◆ Your task ◆
Below are several entries. Transcribe exactly those lines that fall from the one with "-- run 2: power" through the one with "-12,6 +12,7 @@", end lines included.
::::::::
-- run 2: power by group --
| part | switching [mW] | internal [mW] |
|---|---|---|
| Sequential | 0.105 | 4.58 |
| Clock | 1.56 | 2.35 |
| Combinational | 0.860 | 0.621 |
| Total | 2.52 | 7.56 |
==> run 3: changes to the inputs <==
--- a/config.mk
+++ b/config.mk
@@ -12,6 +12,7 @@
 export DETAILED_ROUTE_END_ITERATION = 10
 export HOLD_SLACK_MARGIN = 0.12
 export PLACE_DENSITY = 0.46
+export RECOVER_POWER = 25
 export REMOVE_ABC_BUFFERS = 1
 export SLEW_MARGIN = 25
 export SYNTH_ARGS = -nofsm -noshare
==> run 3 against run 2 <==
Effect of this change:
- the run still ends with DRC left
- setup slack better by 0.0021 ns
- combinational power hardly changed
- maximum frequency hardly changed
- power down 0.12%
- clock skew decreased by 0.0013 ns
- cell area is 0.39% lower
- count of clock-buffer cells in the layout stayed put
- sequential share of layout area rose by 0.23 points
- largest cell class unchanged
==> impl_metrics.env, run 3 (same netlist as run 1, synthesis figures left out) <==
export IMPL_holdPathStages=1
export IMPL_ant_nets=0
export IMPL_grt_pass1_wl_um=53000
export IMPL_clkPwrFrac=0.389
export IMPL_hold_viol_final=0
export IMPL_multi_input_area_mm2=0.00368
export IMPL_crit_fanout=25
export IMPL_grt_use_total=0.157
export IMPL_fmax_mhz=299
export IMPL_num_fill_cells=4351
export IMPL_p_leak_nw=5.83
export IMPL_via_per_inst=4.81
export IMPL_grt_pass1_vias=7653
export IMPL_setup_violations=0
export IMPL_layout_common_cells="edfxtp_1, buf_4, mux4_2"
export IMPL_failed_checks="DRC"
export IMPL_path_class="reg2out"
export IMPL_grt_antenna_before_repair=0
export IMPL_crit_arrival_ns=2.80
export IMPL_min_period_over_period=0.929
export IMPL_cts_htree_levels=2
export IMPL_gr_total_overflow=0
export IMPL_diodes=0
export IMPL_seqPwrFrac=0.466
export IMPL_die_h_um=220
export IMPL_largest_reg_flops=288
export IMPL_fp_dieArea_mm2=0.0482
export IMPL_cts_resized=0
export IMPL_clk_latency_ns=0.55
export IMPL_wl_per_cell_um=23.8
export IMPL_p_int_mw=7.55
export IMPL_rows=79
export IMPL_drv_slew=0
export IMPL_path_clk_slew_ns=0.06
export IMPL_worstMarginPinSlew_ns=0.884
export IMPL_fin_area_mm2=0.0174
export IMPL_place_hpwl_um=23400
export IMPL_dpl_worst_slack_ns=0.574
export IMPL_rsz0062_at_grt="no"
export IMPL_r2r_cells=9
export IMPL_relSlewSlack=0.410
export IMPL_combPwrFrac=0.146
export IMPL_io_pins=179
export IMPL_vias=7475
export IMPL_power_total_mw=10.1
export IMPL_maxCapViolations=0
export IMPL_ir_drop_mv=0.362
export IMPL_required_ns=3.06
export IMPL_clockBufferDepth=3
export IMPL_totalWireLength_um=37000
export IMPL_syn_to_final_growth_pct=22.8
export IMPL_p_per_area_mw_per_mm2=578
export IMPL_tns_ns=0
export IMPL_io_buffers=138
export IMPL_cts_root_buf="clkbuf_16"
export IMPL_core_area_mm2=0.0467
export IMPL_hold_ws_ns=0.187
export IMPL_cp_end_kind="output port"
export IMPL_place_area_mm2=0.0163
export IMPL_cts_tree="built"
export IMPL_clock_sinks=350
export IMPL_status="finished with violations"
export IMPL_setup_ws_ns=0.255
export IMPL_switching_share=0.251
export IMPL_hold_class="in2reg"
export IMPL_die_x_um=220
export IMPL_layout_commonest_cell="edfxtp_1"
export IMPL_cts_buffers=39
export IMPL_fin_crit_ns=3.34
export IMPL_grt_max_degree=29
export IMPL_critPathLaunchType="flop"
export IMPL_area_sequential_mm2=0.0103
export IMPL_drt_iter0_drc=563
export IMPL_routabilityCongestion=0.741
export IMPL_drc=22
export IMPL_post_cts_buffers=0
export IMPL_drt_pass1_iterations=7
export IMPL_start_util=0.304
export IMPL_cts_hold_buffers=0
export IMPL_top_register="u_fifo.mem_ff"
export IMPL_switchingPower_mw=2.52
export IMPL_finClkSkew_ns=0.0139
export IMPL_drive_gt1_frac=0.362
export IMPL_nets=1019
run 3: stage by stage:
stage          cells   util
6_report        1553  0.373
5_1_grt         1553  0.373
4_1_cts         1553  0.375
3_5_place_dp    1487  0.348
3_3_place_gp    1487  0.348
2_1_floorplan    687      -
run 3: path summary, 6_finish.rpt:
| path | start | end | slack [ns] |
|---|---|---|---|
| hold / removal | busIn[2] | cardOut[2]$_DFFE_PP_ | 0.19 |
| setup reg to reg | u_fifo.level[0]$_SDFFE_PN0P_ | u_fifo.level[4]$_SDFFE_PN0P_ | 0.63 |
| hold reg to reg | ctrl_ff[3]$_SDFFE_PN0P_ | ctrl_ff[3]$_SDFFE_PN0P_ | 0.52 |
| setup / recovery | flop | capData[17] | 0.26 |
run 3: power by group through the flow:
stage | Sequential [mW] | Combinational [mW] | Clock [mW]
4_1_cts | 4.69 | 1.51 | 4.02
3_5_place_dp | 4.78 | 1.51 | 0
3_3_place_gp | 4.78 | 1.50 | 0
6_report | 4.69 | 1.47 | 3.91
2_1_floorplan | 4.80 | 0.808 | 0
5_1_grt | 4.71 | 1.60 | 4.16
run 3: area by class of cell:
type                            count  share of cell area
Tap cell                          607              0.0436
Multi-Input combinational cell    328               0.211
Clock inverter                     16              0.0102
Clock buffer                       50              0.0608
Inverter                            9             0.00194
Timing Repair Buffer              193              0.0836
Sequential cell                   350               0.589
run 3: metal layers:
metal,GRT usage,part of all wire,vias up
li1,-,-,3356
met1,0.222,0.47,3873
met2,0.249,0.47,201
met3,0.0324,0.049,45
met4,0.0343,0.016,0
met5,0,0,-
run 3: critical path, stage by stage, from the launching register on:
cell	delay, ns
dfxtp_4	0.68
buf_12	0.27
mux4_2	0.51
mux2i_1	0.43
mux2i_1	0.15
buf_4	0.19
::::::::
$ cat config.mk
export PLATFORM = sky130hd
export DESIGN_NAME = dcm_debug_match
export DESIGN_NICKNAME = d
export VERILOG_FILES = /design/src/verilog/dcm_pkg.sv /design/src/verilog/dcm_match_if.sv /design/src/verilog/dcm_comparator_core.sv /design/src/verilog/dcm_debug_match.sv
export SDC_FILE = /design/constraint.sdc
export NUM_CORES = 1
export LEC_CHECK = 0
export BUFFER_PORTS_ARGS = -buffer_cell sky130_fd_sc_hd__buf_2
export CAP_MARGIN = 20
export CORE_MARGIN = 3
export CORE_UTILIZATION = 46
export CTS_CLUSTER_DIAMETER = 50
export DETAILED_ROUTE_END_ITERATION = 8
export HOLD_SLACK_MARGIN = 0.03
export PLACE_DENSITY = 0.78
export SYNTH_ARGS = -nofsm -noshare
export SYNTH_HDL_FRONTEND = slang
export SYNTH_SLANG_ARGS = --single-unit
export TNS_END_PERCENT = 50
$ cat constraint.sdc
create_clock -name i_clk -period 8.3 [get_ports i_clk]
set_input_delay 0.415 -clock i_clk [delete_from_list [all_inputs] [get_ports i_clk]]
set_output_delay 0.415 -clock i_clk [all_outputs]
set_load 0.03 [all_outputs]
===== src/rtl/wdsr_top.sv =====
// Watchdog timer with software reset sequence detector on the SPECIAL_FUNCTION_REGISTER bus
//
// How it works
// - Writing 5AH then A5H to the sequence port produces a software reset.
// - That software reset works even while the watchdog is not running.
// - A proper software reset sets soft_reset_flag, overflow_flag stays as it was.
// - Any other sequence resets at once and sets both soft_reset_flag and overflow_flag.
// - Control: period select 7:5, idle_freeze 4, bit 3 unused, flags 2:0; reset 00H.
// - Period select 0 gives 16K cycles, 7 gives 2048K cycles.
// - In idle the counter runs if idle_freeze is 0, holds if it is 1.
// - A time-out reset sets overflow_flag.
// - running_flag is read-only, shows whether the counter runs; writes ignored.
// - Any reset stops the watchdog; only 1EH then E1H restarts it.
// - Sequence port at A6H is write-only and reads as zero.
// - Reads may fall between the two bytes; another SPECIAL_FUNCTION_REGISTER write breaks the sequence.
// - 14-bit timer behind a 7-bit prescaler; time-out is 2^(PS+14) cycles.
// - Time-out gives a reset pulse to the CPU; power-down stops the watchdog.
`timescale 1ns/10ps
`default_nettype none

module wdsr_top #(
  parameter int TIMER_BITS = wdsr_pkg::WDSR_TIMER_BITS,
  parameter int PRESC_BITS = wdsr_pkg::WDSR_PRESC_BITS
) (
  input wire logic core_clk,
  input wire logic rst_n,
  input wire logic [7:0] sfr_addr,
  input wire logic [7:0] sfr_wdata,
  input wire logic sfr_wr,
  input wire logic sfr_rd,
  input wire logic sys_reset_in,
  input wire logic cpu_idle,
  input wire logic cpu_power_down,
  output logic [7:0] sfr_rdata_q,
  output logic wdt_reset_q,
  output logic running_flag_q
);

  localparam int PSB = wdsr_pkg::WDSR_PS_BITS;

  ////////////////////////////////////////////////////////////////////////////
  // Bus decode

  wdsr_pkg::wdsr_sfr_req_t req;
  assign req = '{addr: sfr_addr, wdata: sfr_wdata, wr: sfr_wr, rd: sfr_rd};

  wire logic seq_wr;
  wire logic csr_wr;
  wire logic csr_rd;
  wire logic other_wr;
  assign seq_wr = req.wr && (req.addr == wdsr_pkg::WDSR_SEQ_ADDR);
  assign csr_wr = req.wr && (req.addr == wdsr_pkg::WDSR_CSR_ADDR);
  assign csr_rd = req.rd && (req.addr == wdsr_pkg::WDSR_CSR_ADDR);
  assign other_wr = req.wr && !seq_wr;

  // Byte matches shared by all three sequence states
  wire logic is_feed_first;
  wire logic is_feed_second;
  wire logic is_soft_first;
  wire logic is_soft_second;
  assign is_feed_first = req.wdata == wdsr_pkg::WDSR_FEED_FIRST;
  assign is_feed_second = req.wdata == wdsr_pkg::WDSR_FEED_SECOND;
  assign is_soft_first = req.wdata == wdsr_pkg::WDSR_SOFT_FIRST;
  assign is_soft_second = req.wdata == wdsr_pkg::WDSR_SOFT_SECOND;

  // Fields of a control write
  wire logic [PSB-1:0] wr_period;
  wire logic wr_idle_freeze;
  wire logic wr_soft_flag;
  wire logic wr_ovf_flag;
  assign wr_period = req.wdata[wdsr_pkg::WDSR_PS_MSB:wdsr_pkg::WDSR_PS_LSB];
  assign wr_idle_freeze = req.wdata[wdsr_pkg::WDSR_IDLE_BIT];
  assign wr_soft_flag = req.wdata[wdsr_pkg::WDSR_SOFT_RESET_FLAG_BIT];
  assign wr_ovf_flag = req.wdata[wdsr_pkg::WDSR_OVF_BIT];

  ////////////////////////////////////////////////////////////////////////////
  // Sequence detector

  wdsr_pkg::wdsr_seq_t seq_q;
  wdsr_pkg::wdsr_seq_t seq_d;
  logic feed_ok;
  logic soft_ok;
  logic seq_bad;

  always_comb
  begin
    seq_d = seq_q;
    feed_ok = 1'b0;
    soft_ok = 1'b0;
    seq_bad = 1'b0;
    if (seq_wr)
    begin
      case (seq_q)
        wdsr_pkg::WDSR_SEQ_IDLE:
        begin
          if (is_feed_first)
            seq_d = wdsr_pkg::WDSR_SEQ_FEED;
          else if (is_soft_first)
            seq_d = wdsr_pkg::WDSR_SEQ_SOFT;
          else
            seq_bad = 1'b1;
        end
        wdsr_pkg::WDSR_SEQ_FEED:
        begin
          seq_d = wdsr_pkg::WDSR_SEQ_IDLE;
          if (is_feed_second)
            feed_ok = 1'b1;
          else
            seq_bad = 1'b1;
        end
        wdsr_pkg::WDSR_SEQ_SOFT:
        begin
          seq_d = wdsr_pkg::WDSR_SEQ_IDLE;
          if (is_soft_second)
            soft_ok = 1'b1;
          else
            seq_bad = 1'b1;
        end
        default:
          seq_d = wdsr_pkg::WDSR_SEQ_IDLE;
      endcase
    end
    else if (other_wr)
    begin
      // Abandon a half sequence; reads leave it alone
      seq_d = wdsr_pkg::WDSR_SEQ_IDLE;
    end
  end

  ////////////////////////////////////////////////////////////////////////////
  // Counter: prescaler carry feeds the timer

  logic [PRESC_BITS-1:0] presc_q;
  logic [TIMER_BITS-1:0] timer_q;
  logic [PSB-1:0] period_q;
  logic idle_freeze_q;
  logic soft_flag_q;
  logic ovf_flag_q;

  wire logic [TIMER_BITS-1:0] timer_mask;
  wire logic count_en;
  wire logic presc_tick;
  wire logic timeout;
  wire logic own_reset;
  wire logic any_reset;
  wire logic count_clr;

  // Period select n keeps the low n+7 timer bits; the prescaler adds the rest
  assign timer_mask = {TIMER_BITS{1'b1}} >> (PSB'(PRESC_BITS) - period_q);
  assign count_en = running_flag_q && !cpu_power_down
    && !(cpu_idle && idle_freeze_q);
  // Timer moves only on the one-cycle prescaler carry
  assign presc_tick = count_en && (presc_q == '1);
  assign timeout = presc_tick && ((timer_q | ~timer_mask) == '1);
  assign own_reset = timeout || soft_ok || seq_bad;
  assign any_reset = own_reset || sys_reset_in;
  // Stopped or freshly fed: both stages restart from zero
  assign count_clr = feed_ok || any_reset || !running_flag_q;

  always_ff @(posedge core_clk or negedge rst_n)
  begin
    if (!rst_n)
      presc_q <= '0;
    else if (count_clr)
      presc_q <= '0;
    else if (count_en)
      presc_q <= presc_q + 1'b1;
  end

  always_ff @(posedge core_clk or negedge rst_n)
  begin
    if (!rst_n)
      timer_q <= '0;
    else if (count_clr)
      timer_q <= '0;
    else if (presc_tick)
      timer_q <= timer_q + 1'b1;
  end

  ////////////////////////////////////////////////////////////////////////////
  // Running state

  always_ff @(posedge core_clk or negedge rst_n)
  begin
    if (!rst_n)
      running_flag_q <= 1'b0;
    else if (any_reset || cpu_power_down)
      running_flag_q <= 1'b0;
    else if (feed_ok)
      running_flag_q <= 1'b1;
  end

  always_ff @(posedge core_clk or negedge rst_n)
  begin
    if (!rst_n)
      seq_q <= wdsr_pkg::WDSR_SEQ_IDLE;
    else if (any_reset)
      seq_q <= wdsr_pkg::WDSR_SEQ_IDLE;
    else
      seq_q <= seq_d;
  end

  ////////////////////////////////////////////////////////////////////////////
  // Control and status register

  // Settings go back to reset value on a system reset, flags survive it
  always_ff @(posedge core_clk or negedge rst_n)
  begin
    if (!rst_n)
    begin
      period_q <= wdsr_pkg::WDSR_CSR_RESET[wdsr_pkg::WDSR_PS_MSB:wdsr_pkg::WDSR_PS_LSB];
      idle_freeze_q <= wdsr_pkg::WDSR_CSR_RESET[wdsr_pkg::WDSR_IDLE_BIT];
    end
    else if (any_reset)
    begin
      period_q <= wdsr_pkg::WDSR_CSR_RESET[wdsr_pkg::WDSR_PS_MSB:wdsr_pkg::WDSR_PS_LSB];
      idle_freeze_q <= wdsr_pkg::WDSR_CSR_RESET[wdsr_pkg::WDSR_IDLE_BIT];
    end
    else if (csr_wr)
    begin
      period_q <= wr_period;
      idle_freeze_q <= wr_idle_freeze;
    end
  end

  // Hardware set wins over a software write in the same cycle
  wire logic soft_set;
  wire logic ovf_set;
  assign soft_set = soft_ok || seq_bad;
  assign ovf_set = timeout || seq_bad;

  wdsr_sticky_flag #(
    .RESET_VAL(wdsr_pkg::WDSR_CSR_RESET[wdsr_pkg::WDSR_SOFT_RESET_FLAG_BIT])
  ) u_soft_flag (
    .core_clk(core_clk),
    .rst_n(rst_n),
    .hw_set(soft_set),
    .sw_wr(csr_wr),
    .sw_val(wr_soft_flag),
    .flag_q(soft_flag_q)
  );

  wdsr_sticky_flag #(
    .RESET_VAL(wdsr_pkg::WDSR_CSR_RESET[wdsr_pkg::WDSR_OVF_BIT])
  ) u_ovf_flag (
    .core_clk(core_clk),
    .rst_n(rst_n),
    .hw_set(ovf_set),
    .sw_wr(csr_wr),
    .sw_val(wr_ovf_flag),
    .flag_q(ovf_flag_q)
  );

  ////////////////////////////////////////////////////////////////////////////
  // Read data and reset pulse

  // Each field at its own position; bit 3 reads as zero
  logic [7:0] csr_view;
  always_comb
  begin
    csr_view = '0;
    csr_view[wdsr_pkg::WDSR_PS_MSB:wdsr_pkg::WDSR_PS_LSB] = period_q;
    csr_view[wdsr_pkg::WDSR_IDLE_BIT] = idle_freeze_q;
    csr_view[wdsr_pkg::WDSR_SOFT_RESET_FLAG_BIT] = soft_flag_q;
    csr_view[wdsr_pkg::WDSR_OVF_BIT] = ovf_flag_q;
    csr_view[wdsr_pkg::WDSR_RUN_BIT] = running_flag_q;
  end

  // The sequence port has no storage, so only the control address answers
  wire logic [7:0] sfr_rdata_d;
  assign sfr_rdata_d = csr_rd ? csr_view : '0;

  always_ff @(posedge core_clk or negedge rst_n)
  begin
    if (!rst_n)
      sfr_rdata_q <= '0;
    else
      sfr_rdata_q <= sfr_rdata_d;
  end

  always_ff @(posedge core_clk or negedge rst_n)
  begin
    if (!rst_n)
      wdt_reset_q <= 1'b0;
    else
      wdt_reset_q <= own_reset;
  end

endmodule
::::::::
◆ Task answer ◆
-- run 2: power by group --
| part | switching [mW] | internal [mW] |
|---|---|---|
| Sequential | 0.105 | 4.58 |
| Clock | 1.56 | 2.35 |
| Combinational | 0.860 | 0.621 |
| Total | 2.52 | 7.56 |
==> run 3: changes to the inputs <==
--- a/config.mk
+++ b/config.mk
@@ -12,6 +12,7 @@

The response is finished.